### Activity
Copy out every entry, keeping each character the same.

[Data records — start]

**src/rtl/shift_pkg.sv**
```systemverilog
// ============================================================================
// Module      : shift_pkg
// Description : Shared state encoding and bit-order constants for shift_capture
// Revision    : 1.0 - initial release
// ============================================================================
`default_nettype none

package shift_pkg;

    // Frame sequencer states, kept as explicit-width constants for legacy users
    typedef logic [0:0] state_t;

    localparam state_t IDLE  = 1'b0;
    localparam state_t SHIFT = 1'b1;

    // Bit-order selector values for the dir input
    localparam logic DIR_MSB_FIRST = 1'b0;
    localparam logic DIR_LSB_FIRST = 1'b1;

endpackage : shift_pkg

`default_nettype wire

```
**src/rtl/shift_capture.sv**
```systemverilog
// ============================================================================
// Module      : shift_capture
// Description : Serial-to-parallel word capture with valid/ready output and
//               sticky overrun flag
// Revision    : 1.0 - initial release
// ============================================================================
`default_nettype none

module shift_capture
    import shift_pkg::*;
#(
    parameter int WIDTH = 5
) (
    input  logic             clock,
    input  logic             reset,
    input  logic             start,
    input  logic             dir,
    input  logic             sample_en,
    input  logic             sdata,
    input  logic             ready,
    input  logic             clr_ovr,
    output logic [WIDTH-1:0] data_out,
    output logic             valid,
    output logic             busy,
    output logic             overrun
);

    localparam int                 c_CNT_W = $clog2(WIDTH + 1);
    localparam logic [c_CNT_W-1:0] c_LAST  = c_CNT_W'(WIDTH - 1);
    localparam logic [c_CNT_W-1:0] c_ONE   = c_CNT_W'(1);

    state_t             r_state;
    logic [WIDTH-1:0]   r_shift;
    logic [c_CNT_W-1:0] r_cnt;
    logic               r_dir;
    logic [WIDTH-1:0]   r_data;
    logic               r_valid;
    logic               r_ovr;

    logic               w_accept;
    logic               w_done;
    logic               w_drop;
    logic [WIDTH-1:0]   w_next_shift;

    // A start on the same edge always wins over the bit strobe
    assign w_accept = (r_state == SHIFT) && sample_en && !start;
    assign w_done   = w_accept && (r_cnt == c_LAST);
    assign w_drop   = w_done && r_valid && !ready;

    always_comb begin
        w_next_shift = r_shift;
        if (r_dir == DIR_LSB_FIRST) begin
            w_next_shift = {sdata, r_shift[WIDTH-1:1]};
        end else begin
            w_next_shift = {r_shift[WIDTH-2:0], sdata};
        end
    end

    always_ff @(posedge clock or negedge reset) begin
        if (!reset) begin
            r_state <= IDLE;
            r_shift <= '0;
            r_cnt   <= '0;
            r_dir   <= DIR_MSB_FIRST;
        end else if (start) begin
            r_state <= SHIFT;
            r_shift <= '0;
            r_cnt   <= '0;
            r_dir   <= dir;
        end else if (w_accept) begin
            r_shift <= w_next_shift;
            if (w_done) begin
                r_state <= IDLE;
                r_cnt   <= '0;
            end else begin
                r_cnt   <= r_cnt + c_ONE;
            end
        end
    end

    // Output word register: a completion only overwrites a consumed or
    // simultaneously-consumed word; otherwise the new word is dropped.
    always_ff @(posedge clock or negedge reset) begin
        if (!reset) begin
            r_data  <= '0;
            r_valid <= 1'b0;
        end else if (w_done && (!r_valid || ready)) begin
            r_data  <= w_next_shift;
            r_valid <= 1'b1;
        end else if (r_valid && ready && !w_done) begin
            r_valid <= 1'b0;
        end
    end

    // A new drop beats a same-edge clear
    always_ff @(posedge clock or negedge reset) begin
        if (!reset) begin
            r_ovr <= 1'b0;
        end else if (w_drop) begin
            r_ovr <= 1'b1;
        end else if (clr_ovr) begin
            r_ovr <= 1'b0;
        end
    end

    assign data_out = r_data;
    assign valid    = r_valid;
    assign busy     = (r_state == SHIFT);
    assign overrun  = r_ovr;

endmodule : shift_capture

`default_nettype wire

```
### src/rtl/mips_ctrl_pkg.sv
// Shared constants for the multicycle MIPS controller: state codes, opcodes
// and the ALU / PC source select encodings.
package mips_ctrl_pkg;

    typedef enum logic [3:0] {
        S_FETCH   = 4'd0,
        S_DECODE  = 4'd1,
        S_MEMADR  = 4'd2,
        S_MEMRD   = 4'd3,
        S_MEMWB   = 4'd4,
        S_MEMWR   = 4'd5,
        S_EXEC    = 4'd6,
        S_RCOMPL  = 4'd7,
        S_BRANCH  = 4'd8,
        S_JUMP    = 4'd9,
        S_ADDIEX  = 4'd10,
        S_ADDIWB  = 4'd11,
        S_ILLEGAL = 4'd12
    } state_t;

    localparam logic [5:0] OP_RTYPE = 6'b000000;
    localparam logic [5:0] OP_LW    = 6'b100011;
    localparam logic [5:0] OP_SW    = 6'b101011;
    localparam logic [5:0] OP_BEQ   = 6'b000100;
    localparam logic [5:0] OP_J     = 6'b000010;
    localparam logic [5:0] OP_ADDI  = 6'b001000;

    localparam logic [1:0] ALUOP_ADD   = 2'b00;
    localparam logic [1:0] ALUOP_SUB   = 2'b01;
    localparam logic [1:0] ALUOP_FUNCT = 2'b10;

    localparam logic [1:0] SRCB_REG     = 2'b00;
    localparam logic [1:0] SRCB_FOUR    = 2'b01;
    localparam logic [1:0] SRCB_IMM     = 2'b10;
    localparam logic [1:0] SRCB_IMM_SH2 = 2'b11;

    localparam logic [1:0] PCSRC_ALU    = 2'b00;
    localparam logic [1:0] PCSRC_ALUOUT = 2'b01;
    localparam logic [1:0] PCSRC_JUMP   = 2'b10;

    // Dispatch target out of DECODE for a given opcode.
    function automatic state_t decode_next(input logic [5:0] op);
        case (op)
            OP_RTYPE:     return S_EXEC;
            OP_LW, OP_SW: return S_MEMADR;
            OP_BEQ:       return S_BRANCH;
            OP_J:         return S_JUMP;
            OP_ADDI:      return S_ADDIEX;
            default:      return S_ILLEGAL;
        endcase
    endfunction

endpackage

[Data records — finish]

### Task answer
**src/rtl/shift_pkg.sv**
```systemverilog
// ============================================================================
// Module      : shift_pkg
// Description : Shared state encoding and bit-order constants for shift_capture
// Revision    : 1.0 - initial release
// ============================================================================
`default_nettype none

package shift_pkg;

    // Frame sequencer states, kept as explicit-width constants for legacy users
    typedef logic [0:0] state_t;

    localparam state_t IDLE  = 1'b0;
    localparam state_t SHIFT = 1'b1;

    // Bit-order selector values for the dir input
    localparam logic DIR_MSB_FIRST = 1'b0;
    localparam logic DIR_LSB_FIRST = 1'b1;

endpackage : shift_pkg

`default_nettype wire

```
**src/rtl/shift_capture.sv**
```systemverilog
// ============================================================================
// Module      : shift_capture
// Description : Serial-to-parallel word capture with valid/ready output and
//               sticky overrun flag
// Revision    : 1.0 - initial release
// ============================================================================
`default_nettype none

module shift_capture
    import shift_pkg::*;
#(
    parameter int WIDTH = 5
) (
    input  logic             clock,
    input  logic             reset,
    input  logic             start,
    input  logic             dir,
    input  logic             sample_en,
    input  logic             sdata,
    input  logic             ready,
    input  logic             clr_ovr,
    output logic [WIDTH-1:0] data_out,
    output logic             valid,
    output logic             busy,
    output logic             overrun
);

    localparam int                 c_CNT_W = $clog2(WIDTH + 1);
    localparam logic [c_CNT_W-1:0] c_LAST  = c_CNT_W'(WIDTH - 1);
    localparam logic [c_CNT_W-1:0] c_ONE   = c_CNT_W'(1);

    state_t             r_state;
    logic [WIDTH-1:0]   r_shift;
    logic [c_CNT_W-1:0] r_cnt;
    logic               r_dir;
    logic [WIDTH-1:0]   r_data;
    logic               r_valid;
    logic               r_ovr;

    logic               w_accept;
    logic               w_done;
    logic               w_drop;
    logic [WIDTH-1:0]   w_next_shift;

    // A start on the same edge always wins over the bit strobe
    assign w_accept = (r_state == SHIFT) && sample_en && !start;
    assign w_done   = w_accept && (r_cnt == c_LAST);
    assign w_drop   = w_done && r_valid && !ready;

    always_comb begin
        w_next_shift = r_shift;
        if (r_dir == DIR_LSB_FIRST) begin
            w_next_shift = {sdata, r_shift[WIDTH-1:1]};
        end else begin
            w_next_shift = {r_shift[WIDTH-2:0], sdata};
        end
    end

    always_ff @(posedge clock or negedge reset) begin
        if (!reset) begin
            r_state <= IDLE;
            r_shift <= '0;
            r_cnt   <= '0;
            r_dir   <= DIR_MSB_FIRST;
        end else if (start) begin
            r_state <= SHIFT;
            r_shift <= '0;
            r_cnt   <= '0;
            r_dir   <= dir;
        end else if (w_accept) begin
            r_shift <= w_next_shift;
            if (w_done) begin
                r_state <= IDLE;
                r_cnt   <= '0;
            end else begin
                r_cnt   <= r_cnt + c_ONE;
            end
        end
    end

    // Output word register: a completion only overwrites a consumed or
    // simultaneously-consumed word; otherwise the new word is dropped.
    always_ff @(posedge clock or negedge reset) begin
        if (!reset) begin
            r_data  <= '0;
            r_valid <= 1'b0;
        end else if (w_done && (!r_valid || ready)) begin
            r_data  <= w_next_shift;
            r_valid <= 1'b1;
        end else if (r_valid && ready && !w_done) begin
            r_valid <= 1'b0;
        end
    end

    // A new drop beats a same-edge clear
    always_ff @(posedge clock or negedge reset) begin
        if (!reset) begin
            r_ovr <= 1'b0;
        end else if (w_drop) begin
            r_ovr <= 1'b1;
        end else if (clr_ovr) begin
            r_ovr <= 1'b0;
        end
    end

    assign data_out = r_data;
    assign valid    = r_valid;
    assign busy     = (r_state == SHIFT);
    assign overrun  = r_ovr;

endmodule : shift_capture

`default_nettype wire

```
### src/rtl/mips_ctrl_pkg.sv
// Shared constants for the multicycle MIPS controller: state codes, opcodes
// and the ALU / PC source select encodings.
package mips_ctrl_pkg;

    typedef enum logic [3:0] {
        S_FETCH   = 4'd0,
        S_DECODE  = 4'd1,
        S_MEMADR  = 4'd2,
        S_MEMRD   = 4'd3,
        S_MEMWB   = 4'd4,
        S_MEMWR   = 4'd5,
        S_EXEC    = 4'd6,
        S_RCOMPL  = 4'd7,
        S_BRANCH  = 4'd8,
        S_JUMP    = 4'd9,
        S_ADDIEX  = 4'd10,
        S_ADDIWB  = 4'd11,
        S_ILLEGAL = 4'd12
    } state_t;

    localparam logic [5:0] OP_RTYPE = 6'b000000;
    localparam logic [5:0] OP_LW    = 6'b100011;
    localparam logic [5:0] OP_SW    = 6'b101011;
    localparam logic [5:0] OP_BEQ   = 6'b000100;
    localparam logic [5:0] OP_J     = 6'b000010;
    localparam logic [5:0] OP_ADDI  = 6'b001000;

    localparam logic [1:0] ALUOP_ADD   = 2'b00;
    localparam logic [1:0] ALUOP_SUB   = 2'b01;
    localparam logic [1:0] ALUOP_FUNCT = 2'b10;

    localparam logic [1:0] SRCB_REG     = 2'b00;
    localparam logic [1:0] SRCB_FOUR    = 2'b01;
    localparam logic [1:0] SRCB_IMM     = 2'b10;
    localparam logic [1:0] SRCB_IMM_SH2 = 2'b11;

    localparam logic [1:0] PCSRC_ALU    = 2'b00;
    localparam logic [1:0] PCSRC_ALUOUT = 2'b01;
    localparam logic [1:0] PCSRC_JUMP   = 2'b10;

    // Dispatch target out of DECODE for a given opcode.
    function automatic state_t decode_next(input logic [5:0] op);
        case (op)
            OP_RTYPE:     return S_EXEC;
            OP_LW, OP_SW: return S_MEMADR;
            OP_BEQ:       return S_BRANCH;
            OP_J:         return S_JUMP;
            OP_ADDI:      return S_ADDIEX;
            default:      return S_ILLEGAL;
        endcase
    endfunction

endpackage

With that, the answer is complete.